Guest post by Aric Mayer.

Consider for a moment these two mundane photographs taken this morning. In their differences lies a subtle insight into the Western mind.

In the first image, the columns and porch are recorded looking up with the vertical lines receding away from the viewer and converging somewhere in space off the top of your screen. For the second image I have corrected this so the vertical lines are parallel. In both the brick in the foreground creates receding lines that emphasize the horizontal space moving away from the viewer. For the purposes of this post I will skip the technical means by which this is done in camera and instead focus on what this means for how we see.

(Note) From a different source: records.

`src/nsc_pkg.sv`:
```
`timescale 1ns / 1ps
// ----------------------------------------------------------------------------
// nsc_pkg
// shared constants, types and character helpers for the sentence checker
// ----------------------------------------------------------------------------
package nsc_pkg;

    localparam int unsigned MAX_SENTENCE = 127;
    localparam logic [7:0]  MAX_COUNT    = 8'(MAX_SENTENCE);
    localparam logic [7:0]  TITLE_LEN    = 8'd5;

    localparam logic [7:0] CH_DOLLAR = 8'd36;
    localparam logic [7:0] CH_STAR   = 8'd42;
    localparam logic [7:0] CH_ZERO   = 8'd48;
    localparam logic [7:0] CH_NINE   = 8'd57;
    localparam logic [7:0] CH_A      = 8'd65;
    localparam logic [7:0] CH_F      = 8'd70;
    localparam logic [7:0] HEX_GAP   = 8'd7;

    localparam logic [2:0] TYPE_PZMAE   = 3'd0;
    localparam logic [2:0] TYPE_PZMAF   = 3'd1;
    localparam logic [2:0] TYPE_PZMAG   = 3'd2;
    localparam logic [2:0] TYPE_PZMA0   = 3'd3;
    localparam logic [2:0] TYPE_UNKNOWN = 3'd4;

    localparam logic [1:0] ST_OK       = 2'd0;
    localparam logic [1:0] ST_MISMATCH = 2'd1;
    localparam logic [1:0] ST_BAD_HEX  = 2'd2;
    localparam logic [1:0] ST_TOO_LONG = 2'd3;

    typedef struct packed {
        logic [2:0] sentence_type;
        logic [1:0] status;
        logic [7:0] received_sum;
        logic [7:0] computed_sum;
    } t_result;

    // character of title k at position pos (pos 0..4)
    function automatic logic [7:0] title_char(input logic [1:0] k, input logic [2:0] pos);
        logic [7:0] c;
        case (pos)
            3'd0: c = 8'h50;
            3'd1: c = 8'h5A;
            3'd2: c = 8'h4D;
            3'd3: c = 8'h41;
            3'd4: begin
                case (k)
                    2'd0:    c = 8'h45;
                    2'd1:    c = 8'h46;
                    2'd2:    c = 8'h47;
                    default: c = 8'h30;
                endcase
            end
            default: c = 8'h00;
        endcase
        return c;
    endfunction

    // upper-case hex digit value, zero when invalid
    function automatic logic [3:0] hex_val(input logic [7:0] c);
        logic [7:0] d;
        d = 8'h00;
        if (c >= CH_ZERO && c <= CH_NINE) begin
            d = c - CH_ZERO;
        end else if (c >= CH_A && c <= CH_F) begin
            d = c - CH_ZERO - HEX_GAP;
        end
        return d[3:0];
    endfunction

    function automatic logic hex_bad(input logic [7:0] c);
        return !((c >= CH_ZERO && c <= CH_NINE) || (c >= CH_A && c <= CH_F));
    endfunction

endpackage

```
`src/nsc_parser.sv`:
```
`timescale 1ns / 1ps
// ----------------------------------------------------------------------------
// nsc_parser
// per-byte sentence state: phase, running xor, title match, count, hex digits
// ----------------------------------------------------------------------------
module nsc_parser (
    input  logic             i_clk,
    input  logic             i_rst_n,
    input  logic             i_en,
    input  logic [7:0]       i_byte,
    output logic             o_res_valid,
    output nsc_pkg::t_result o_res
);
    import nsc_pkg::*;

    localparam logic [1:0] PH_IDLE = 2'd0;
    localparam logic [1:0] PH_BODY = 2'd1;
    localparam logic [1:0] PH_HEX1 = 2'd2;
    localparam logic [1:0] PH_HEX2 = 2'd3;

    logic [1:0] r_phase, n_phase;
    logic [7:0] r_xor, n_xor;
    logic [3:0] r_match, n_match;
    logic [7:0] r_count, n_count;
    logic [3:0] r_high, n_high;
    logic       r_hex_err, n_hex_err;

    logic [2:0] w_type;
    logic [7:0] w_rx;

    always_comb begin
        w_type = TYPE_UNKNOWN;
        if (r_count >= TITLE_LEN) begin
            if (r_match[0]) begin
                w_type = TYPE_PZMAE;
            end else if (r_match[1]) begin
                w_type = TYPE_PZMAF;
            end else if (r_match[2]) begin
                w_type = TYPE_PZMAG;
            end else if (r_match[3]) begin
                w_type = TYPE_PZMA0;
            end
        end
    end

    assign w_rx = {r_high, hex_val(i_byte)};

    always_comb begin
        n_phase   = r_phase;
        n_xor     = r_xor;
        n_match   = r_match;
        n_count   = r_count;
        n_high    = r_high;
        n_hex_err = r_hex_err;
        o_res_valid         = 1'b0;
        o_res.sentence_type = w_type;
        o_res.status        = ST_OK;
        o_res.received_sum  = w_rx;
        o_res.computed_sum  = r_xor;
        if (i_en) begin
            if (i_byte == CH_DOLLAR) begin
                n_phase   = PH_BODY;
                n_xor     = 8'h00;
                n_match   = 4'hF;
                n_count   = 8'h00;
                n_high    = 4'h0;
                n_hex_err = 1'b0;
            end else begin
                case (r_phase)
                    PH_BODY: begin
                        if (i_byte == CH_STAR) begin
                            n_phase = PH_HEX1;
                        end else if (r_count >= MAX_COUNT) begin
                            o_res_valid        = 1'b1;
                            o_res.status       = ST_TOO_LONG;
                            o_res.received_sum = 8'h00;
                            n_phase            = PH_IDLE;
                        end else begin
                            if (r_count < TITLE_LEN) begin
                                for (int k = 0; k < 4; k++) begin
                                    if (title_char(2'(k), r_count[2:0]) != i_byte) begin
                                        n_match[k] = 1'b0;
                                    end
                                end
                            end
                            n_xor   = r_xor ^ i_byte;
                            n_count = r_count + 8'd1;
                        end
                    end
                    PH_HEX1: begin
                        n_high    = hex_val(i_byte);
                        n_hex_err = hex_bad(i_byte);
                        n_phase   = PH_HEX2;
                    end
                    PH_HEX2: begin
                        o_res_valid = 1'b1;
                        if (r_hex_err || hex_bad(i_byte)) begin
                            o_res.status = ST_BAD_HEX;
                        end else if (w_rx != r_xor) begin
                            o_res.status = ST_MISMATCH;
                        end
                        n_phase = PH_IDLE;
                    end
                    default: begin
                        n_phase = PH_IDLE;
                    end
                endcase
            end
        end
    end

    always_ff @(posedge i_clk) begin
        if (!i_rst_n) begin
            r_phase   <= PH_IDLE;
            r_xor     <= 8'h00;
            r_match   <= 4'hF;
            r_count   <= 8'h00;
            r_high    <= 4'h0;
            r_hex_err <= 1'b0;
        end else begin
            r_phase   <= n_phase;
            r_xor     <= n_xor;
            r_match   <= n_match;
            r_count   <= n_count;
            r_high    <= n_high;
            r_hex_err <= n_hex_err;
        end
    end

endmodule

```
`config.mk`:
```
export PLATFORM = sky130hd
export DESIGN_NAME = nsc_parser
export DESIGN_NICKNAME = d
export VERILOG_FILES = /design/src/nsc_pkg.sv /design/src/nsc_parser.sv
export SDC_FILE = /design/constraint.sdc
export NUM_CORES = 1
export LEC_CHECK = 0
export BUFFER_PORTS_ARGS = -buffer_cell sky130_fd_sc_hd__buf_2
export CAP_MARGIN = 40
export CELL_PAD_IN_SITES_DETAIL_PLACEMENT = 0
export CELL_PAD_IN_SITES_GLOBAL_PLACEMENT = 1
export CORE_MARGIN = 4
export CORE_UTILIZATION = 42
export CTS_CLUSTER_DIAMETER = 120
export DETAILED_ROUTE_END_ITERATION = 8
export PLACE_DENSITY = 0.77
export SETUP_SLACK_MARGIN = 0.1
export SYNTH_ARGS = -nofsm -noshare
export SYNTH_HDL_FRONTEND = slang
export SYNTH_SLANG_ARGS = --single-unit
```
`constraint.sdc`:
```
create_clock -name i_clk -period 3 [get_ports i_clk]
set_input_delay 0.3 -clock i_clk [delete_from_list [all_inputs] [get_ports i_clk]]
set_output_delay 0.3 -clock i_clk [all_outputs]
set_load 0.01 [all_outputs]
```
; ---- Word-level counts from Yosys, hierarchy flattened
; Index checks and enable logic that the tools add are counted.
[word_totals]
ff_bits = 27
input_bits = 11
[classes]
add_sub_neg = 3
n_lt_le_gt_ge = 7
eq_ne = 17
n_mux = 73
bitwise_logic = 1
reduce_logical = 20
[ops]
columns = operator, n
row1 = two-way mux 8 bit, 33
row2 = one-hot mux 7 bit (5 select lines), 4
row3 = two-way mux 10 bit, 4
row4 = != test 8 bit, 5
row5 = two-way mux 4 bit, 9
row6 = AND reduction 6 bit, 4
row7 = equality test 8 x 6 -> 1 bit (second input constant), 2
row8 = greater-or-equal comparator 8 x 7 -> 1 bit (second input constant), 2
row9 = two-way mux 3 bit, 5
row10 = nonzero test 2 bit, 7
row11 = two-way mux 1 bit, 11
row12 = adder 8 x 1 -> 8 bit (second input constant), 1
row13 = greater-or-equal comparator 8 x 3 -> 1 bit (second input constant), 1
row14 = greater-or-equal comparator 8 x 6 -> 1 bit (second input constant), 1
row15 = <= comparator 8 x 6 -> 1 bit (second input constant), 1
row16 = <= comparator 8 x 7 -> 1 bit (second input constant), 1
row17 = < comparator 8 x 3 -> 1 bit (second input constant), 1
row18 = two-way mux 2 bit, 4
row19 = one-hot mux 2 bit (2 select lines), 2
row20 = bitwise XOR 8 bit, 1
row21 = equality test 3 x 2 -> 1 bit (second input constant), 2
row22 = equality test 2 bit (second input constant), 2
row23 = != test 2 bit (second input constant), 2
row24 = != test 4 bit (second input constant), 1
row25 = 12 further kinds, 15

; ---- Depth between registers and ports, before layout
; Gate-level depths: netlist of the first run.
[logic_depth]
word_depth = 15
ltp_mapped = 11

; ---- Least setup slack after synthesis of the first run
; No wires, ideal clock.
[synth_path]
path_kind = input to output
from = input port i_byte[0]
to = output port o_res[16] (netlist bit)
arrival_ns = 2.157
setup_slack_ns = 0.543
stages = 9
n_path_buf = 1
path_cell_list = buf_2 > inv_1 > ha_1 > or3b_2 > and4_1 > a22oi_1 > xnor2_1 > nor4_1 > a31oi_1
[synth_lines]
columns = item, line_no
row1 = "start, declared", nsc_parser.sv:10  ; input logic [7:0] i_byte,
row2 = "end, declared", nsc_parser.sv:12  ; output nsc_pkg::t_result o_res

==> summary.md, run 1 <==
| Metric | Value |
|---|---|
| Clock Skews | roughly 0.0021 ns |
| Largest family of logic cells by synthesized area | simple AND/OR/NAND/NOR gates |
| Post-CTS Setup Inserts | 0 |
| Slew Limit Headroom | roughly three fifths |
| Crit path required time | around 2.7 ns |
| Mapped cell area | about 2100 sq um |
| Nets | roughly 310 |
| Antenna violations before repair | 0 |
| Worst Path Arrival | ~2.4 ns |
| Post-Syn Nets | ~290 |
| Util after Layout | about half |
| First-pass iteration count of the detailed router | 4 |
| Worst setup path class | input pin to output port |
| Complex-gate fraction of the synthesized area | a little under a fifth |
| CP dominant cell by count | buf_2 |
| CTS H-tree lvls | 1 |
| First-pass GRT wire length | just over 9 mm |
| Resized cells post-CTS | 0 |
| Crit Path Max Fanout | 9 |
| Ys Warns | 0 |
| Layout cells sized above 1 | 20.14% |
| Multiplexer share of the synthesized area | 0.4811% |
| Total power | slightly above 0.7 mW |
| WL met1 | approximately 2.7 mm |
| FF-to-FF path depth | 8 |
| Top Layer Used | met4 |
| N_diodes | 0 |
| Synth top cells by count | nor2_1, dfxtp_1, a21oi_1, nand2_1 |
| RSZ-0062 raised after global routing | no |
| Residual DRC | 0 |
| Clock transition at the registers of the reported paths | 0.10 ns |
| Worst-Skew Late Latency | 0.28 ns |
| Hold Violations, Final | 0 |
| Core area | 4755 sq um |
| WP buf/inv | 3 |
| CTS hold repair buffers | 0 |
| CP Depth | 10 |
| Met3 WL post-DR | between 150 and 200 um |
| Slew Viols, Final | 0 |
| CP max stage cell | or3b_2 |
| Via count | between 1500 and 2000 |
| Post-DP Area | approximately 2300 sq um |
| Die Y | 78.39 um |
| CTS tree | built |
| Sink Count | 27 |
| Total negative slack | 0 ns |
| Distinct cells, synth | 53 |
| XOR/XNOR Fraction of Synth Area | between 10% and 20% |
| Crit-path cells | buf_2 > inv_1 > ha_1 > or3b_2 > and4_1 > a22oi_1 > xnor2_1 > nor4_1 > a31oi_1 > buf_2 |
| Met2 wire length | around 2.3 mm |
| GRT Residual Overflow | 0 |
| Yosys top cell by area | dfxtp_1 |
| Area share of fa/ha/maj cells after synthesis | 7.216% |
| Lkg Pwr | 0.9369 nW |
| Worst-Margin Slew | slightly below 0.6 ns |
| Die area | a little over 6000 sq um |
| Setup Viol. Count Final | 0 |
| Worst Hold Class | input pin to flop |
| Post-synth top flop | dfxtp_1 |
| Vias in the first global route | approximately 1800 |
| CP startpoint kind | input pin |
| Simple-gate share of the synthesized area | around 30% |
| Hold path depth | 2 |
| Worst IR Drop VDD | between 0.00015 and 0.0002 V |
| Endpoint class of the critical path | output port |
| Initial core utilization | between 40 and 50% |
| Routability congestion estimate | 0.8551 |
| Final worst path period need | about 2.7 ns |
| DIE WIDTH | approximately 78 um |
| Post-route cell area | about 2300 sq um |
| CTS buffer count | 3 |
| Status | completed |
| Root Driver | clkbuf_8 |
| Post-synth EDFFs | 0 |
| Largest net degree at the start of global routing | 22 |
| Maximum capacitance violations | 0 |
| Top cell family by delay on the critical path | simple AND/OR/NAND/NOR gates |
| Clock share of power | a little under a third |
| Io pins | 33 |
| Count leader, synth | nor2_1 |
| Num rows | 25 |
| Cell Int Power | between 0.5 and 0.6 mW |
| CTS Buffer Depth | 2 |
| Fin crit share | about nine tenths |
| Switch share | slightly below 30% |
| Register area share after synthesis | between 20% and 30% |
| Power Density | 313.5 nW/um^2 |
| Routed wire length | 5.255 mm |
| Yosys reg bits | 27 |
| GRT Total Usage | between 10% and 20% |
| Ranking of synthesized cells by area | dfxtp_1, ha_1, xor2_1 |
| Port Buffer Count | 32 |
| Switch Pwr | approximately 0.21 mW |
| Post-DRT Antenna Nets | 0 |
| Syn Inst Count | about 260 |
| Layout area overhead | 10.94% |
| Max Fclk | 373.1 MHz |
| Reg power frac | between 50% and 60% |
| DP HPWL | roughly 4.1 mm |
| Avg WL per Cell | approximately 15 um |
| Syn Area/Cell | 7.882 sq um |
| Via-to-Cell Ratio | 5.282 |
| Violation count after the first detailed-routing iteration | 43 |
| Gate power share | ~17% |
| Ys async rst share | 0% |
| Top-area cell type share of the netlist area | between 20% and 30% |
| Critical Path Max Stage Delay | around 0.47 ns |
-- cell families after synthesis --
| logic type | count (synthesis) |
|---|---|
| adders and majority gates | 12 |
| xor gates and xnor gates | 27 |
| muxes | 1 |
| and+or+nand+nor | 112 |
| buffers and inverters | 30 |
| DFF | 27 |
| AOI/OAI and AO/OA | 55 |
-- layout make-up --
type / instances / area [sq um]
clock buffer: 3 / 41.29
tap: 67 / 83.83
clock inverter: 1 / 7.507
multi-input combinational: 207 / 1393
inverter: 14 / 52.55
timing repair buffer: 36 / 190.2
fill: 512 / 2446
sequential: 27 / 540.5
-- placed cells by master (no fill, tap or decap), types with 2 or more instances in the layout --
cell type | netlist | final
and2_1 | 8 | 8
buf_2 | 7 | 32
a21oi_1 | 17 | 17
dfxtp_1 | 27 | 27
and4_1 | 3 | 3
or3b_2 | 2 | 2
o21ba_2 | 2 | 2
buf_4 | 0 | 4
inv_1 | 14 | 14
o31ai_1 | 5 | 5
xor2_1 | 14 | 14
nor2_1 | 31 | 31
nand3_1 | 9 | 9
clkbuf_8 | 0 | 3
xnor2_1 | 13 | 13
a21boi_0 | 2 | 2
a31oi_1 | 3 | 3
a41oi_1 | 2 | 2
and3_1 | 2 | 2
nor2b_1 | 5 | 5
ha_1 | 12 | 12
a21o_1 | 3 | 3
nand4_1 | 4 | 4
nand2_1 | 17 | 17
nor2_2 | 2 | 2
nand3_2 | 6 | 6
nor3_1 | 8 | 8
o21ai_4 | 2 | 2
nand2b_1 | 2 | 2
nor4_1 | 4 | 4
o21ai_0 | 8 | 8
-- routing by layer --
layer  up-vias  global-route usage (%)
met4         0                   4.720
met2        36                   28.17
li1        967                       -
met5         -                       0
met3         5                   2.523
met1       867                   27.64
-- state kept, by name, indices dropped and copies added, names as in the netlist --
name	count
r_high	4
r_count	8
r_match	4
r_hex_err	1
r_phase	2
r_xor	8
-- worst paths after layout --
check / slack, ns / end / startpoint
setup / recovery: 0.32 / o_res[16] / i_byte[0]
hold / removal: 0.35 / r_phase[1] / i_rst_n
setup reg to reg: 0.65 / r_match[2] / r_count[0]
hold reg to reg: 0.51 / r_match[2] / r_match[2]
-- power groups by stage --
stage                     clock network, mW  logic [mW]  registers (mW)
after floorplan                           0      0.0961           0.383
after global placement                    0       0.126           0.384
after detailed placement                  0       0.126           0.385
after CTS                             0.231       0.126           0.376
after global routing                  0.249       0.141           0.378
final                                 0.222       0.125           0.376
-- per-stage QoR --
step	setup slack, ns	instances	hold WS [ns]
after global placement	0.3618	351	0.4776
after CTS	0.3075	355	0.3401
after floorplan	0.5430	264	0.4565
after detailed placement	0.3224	351	0.4890
after global routing	0.1209	355	0.3446
final	0.3200	355	0.3539
Power figures use the tool's default switching activity.
==> inputs of run 2 (changes only) <==
==> constraint.sdc (replaced) <==
create_clock -name i_clk -period 3 [get_ports i_clk]
set_input_delay 0.3 -clock i_clk [delete_from_list [all_inputs] [get_ports i_clk]]
set_output_delay 0.3 -clock i_clk [all_outputs]
set_load 0.02 [all_outputs]
==> summary.md, run 2 (synthesis results as in run 1) <==
| Metric | Value |
|---|---|
| Status | completed |
| Crit path required time | between 2 and 3 ns |
| Residual DRC | 0 |
| Worst IR Drop VDD | ~0.00018 V |
| Layout area overhead | 11.18% |
| Num rows | 25 |
| Io pins | 33 |
| Routed wire length | 5.292 mm |
| Fin Hold WS | between 0.3 and 0.4 ns |
| GRT Total Usage | around 19% |
| Top Layer Used | met4 |
| CTS buffer count | 3 |
| Setup Viol. Count Final | 0 |
| Reg2Reg Setup Slack | roughly 0.6 ns |
| CP startpoint kind | input pin |
| # fillers | about 500 |
| Worst setup path class | input pin to output port |
| Violation count after the first detailed-routing iteration | roughly 110 |
| Total negative slack | 0 ns |
| Reg2reg end | r_match[2] |
| Post-route cell area | about 2300 sq um |
| Root Driver | clkbuf_8 |
| CTS hold repair buffers | 0 |
| N_diodes | 0 |
| Lkg Pwr | roughly 0.94 nW |
| Die Y | between 70 and 80 um |
| Switch Pwr | ~0.23 mW |
| Critical Path Start | i_byte[1] |
| Maximum capacitance violations | 0 |
| Antenna violations before repair | 0 |
| Worst-Skew Late Latency | roughly 0.29 ns |
| CTS tree | built |
| Initial core utilization | 43.76% |
| Via count | 1870 |
| Met2 wire length | roughly 2.4 mm |
| WL met1 | between 2 and 3 mm |
| Worst Path Arrival | around 2.4 ns |
| Fin crit share | 88.73% |
| Routability congestion estimate | around 0.86 |
| Via-to-Cell Ratio | 5.268 |
| Switch share | between 30% and 40% |
| CTS H-tree lvls | 1 |
| Most frequent cells in the layout | buf_2, nor2_1, dfxtp_1 |
| R2r startpoint | r_count[0] |
| Clock Skews | ~0.0019 ns |
| Crit Path Max Fanout | 10 |
| DIE WIDTH | 78.39 um |
| Power Density | 317.6 nW/um^2 |
| Largest net degree at the start of global routing | 22 |
| FF-to-FF path depth | 8 |
| Cell Int Power | 0.5096 mW |
| Nets | 312 |
| Clock transition at the registers of the reported paths | roughly 0.1 ns |
| Endpoint class of the critical path | output port |
| Slew Viols, Final | 0 |
| Met3 WL post-DR | between 200 and 300 um |
| First-pass GRT wire length | 8.921 mm |
| RSZ-0062 raised after global routing | no |
| Layout cells sized above 1 | 20.83% |
| GRT Residual Overflow | 0 |
| Hold Violations, Final | 0 |
| Port Buffer Count | 32 |
| Leading cell type in the layout, fill and taps excluded | buf_2 |
| Core area | 4755 sq um |
| Reg power frac | approximately half |
| Sink Count | 27 |
| Gate power share | 17.7% |
| Worst Hold Class | input pin to flop |
| CTS Buffer Depth | 2 |
| Clock share of power | 31.1% |
| Post-DP Area | 2257 sq um |
| DP HPWL | about 4.1 mm |
| Regs by FF count | r_count: 8 flops, r_xor: 8 flops |
| Final worst path period need | between 2 and 3 ns |
| Avg WL per Cell | ~15 um |
| Vias in the first global route | 1767 |
| Post-DRT Antenna Nets | 0 |
| Die area | 6144 sq um |
| Worst-Margin Slew | 0.5297 ns |
| Worst Setup EP | o_res[16] |
| Slew Limit Headroom | roughly 65% |
| Max Fclk | around 380 MHz |
| First-pass iteration count of the detailed router | 4 |
-- run 2: cell count changes in the layout (fill, tap and decap cells not counted) --
cell / change
a22oi_1: -1
a22oi_2: +1
buf_2: +1
nor2_2: +1
buf_4: -1
nor2_1: -1
-- run 2: metal layers --
layer,GRT usage [%],vias to the layer above
met5,0,-
met4,5.245,0
met3,3.440,5
met2,28.85,42
met1,26.19,857
li1,-,966
-- run 2: worst min path at each step --
stage	slack, ns	from	to	depth (start not counted)
3_5_place_dp	0.49	r_count[6]	r_count[6]	2
5_1_grt	0.35	i_rst_n	r_phase[0]	3
3_3_place_gp	0.48	r_match[2]	r_match[2]	2
2_1_floorplan	0.46	r_count[6]	r_count[6]	2
6_report	0.34	i_rst_n	r_phase[0]	3
4_1_cts	0.33	i_rst_n	r_phase[0]	3
-- run 2: final cells by class --
class	instances	area, sq um	share of cell area (%)
clock buffer	3	41.29	1.785
clock inverter	1	7.507	0.3245
inverter	14	52.55	2.271
multi-input combinational	207	1400	60.52
sequential	27	540.5	23.36
tap	67	83.83	3.624
timing repair buffer	36	187.7	8.112
-- run 2: timing repair --
item                       4_1_cts  5_1_grt
setup endpoints to repair        0        1
buffers inserted                 0        0
gates resized for setup          0        2
-- run 2: through the flow --
| step | utilization, % | std cells | setup slack (ns) | power (mW) |
|---|---|---|---|---|
| finish | 48.66 | 355 | 0.3380 | 0.7347 |
| global route | 48.66 | 355 | 0.1468 | 0.7700 |
| CTS | 48.50 | 355 | 0.3064 | 0.7400 |
| detailed placement | 47.47 | 351 | 0.3217 | 0.5128 |
| global placement | 47.37 | 350 | 0.3181 | 0.5132 |
| floorplan | - | 264 | 0.3974 | 0.4829 |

To understand this better, let us travel back in time to the early fifteenth century when there comes into painting the theory of two point perspective. This opens up the world for realistic depictions of a single point of view. For the first time space is rendered as though it is being seen through a single eye, rather than through the multiple viewpoints of the previous ages. It is architecture that makes this possible, for the theory of two point perspective relies on the understanding that the world, or at least the man made world, is made up of parallel lines that remain equidistant from each other in reality and in perception appear to converge as they recede away in space.

If you spend time with paintings from the Renaissance to Modernity, you will see that the sophistication of the way space is rendered as it moves horizontally away from the viewer grows. But almost universally the vertical axes remain vertical. This corresponds to how we know the world to be. Up is up and down is down. But this is not how we see. If you stand at the base of a tall building and look at its middle, you will not see it as a rectangle, but more as a cone where the top is much smaller than the base. The vertical axes are not
straight up and down. They conform more to the way space is rendered in the first image.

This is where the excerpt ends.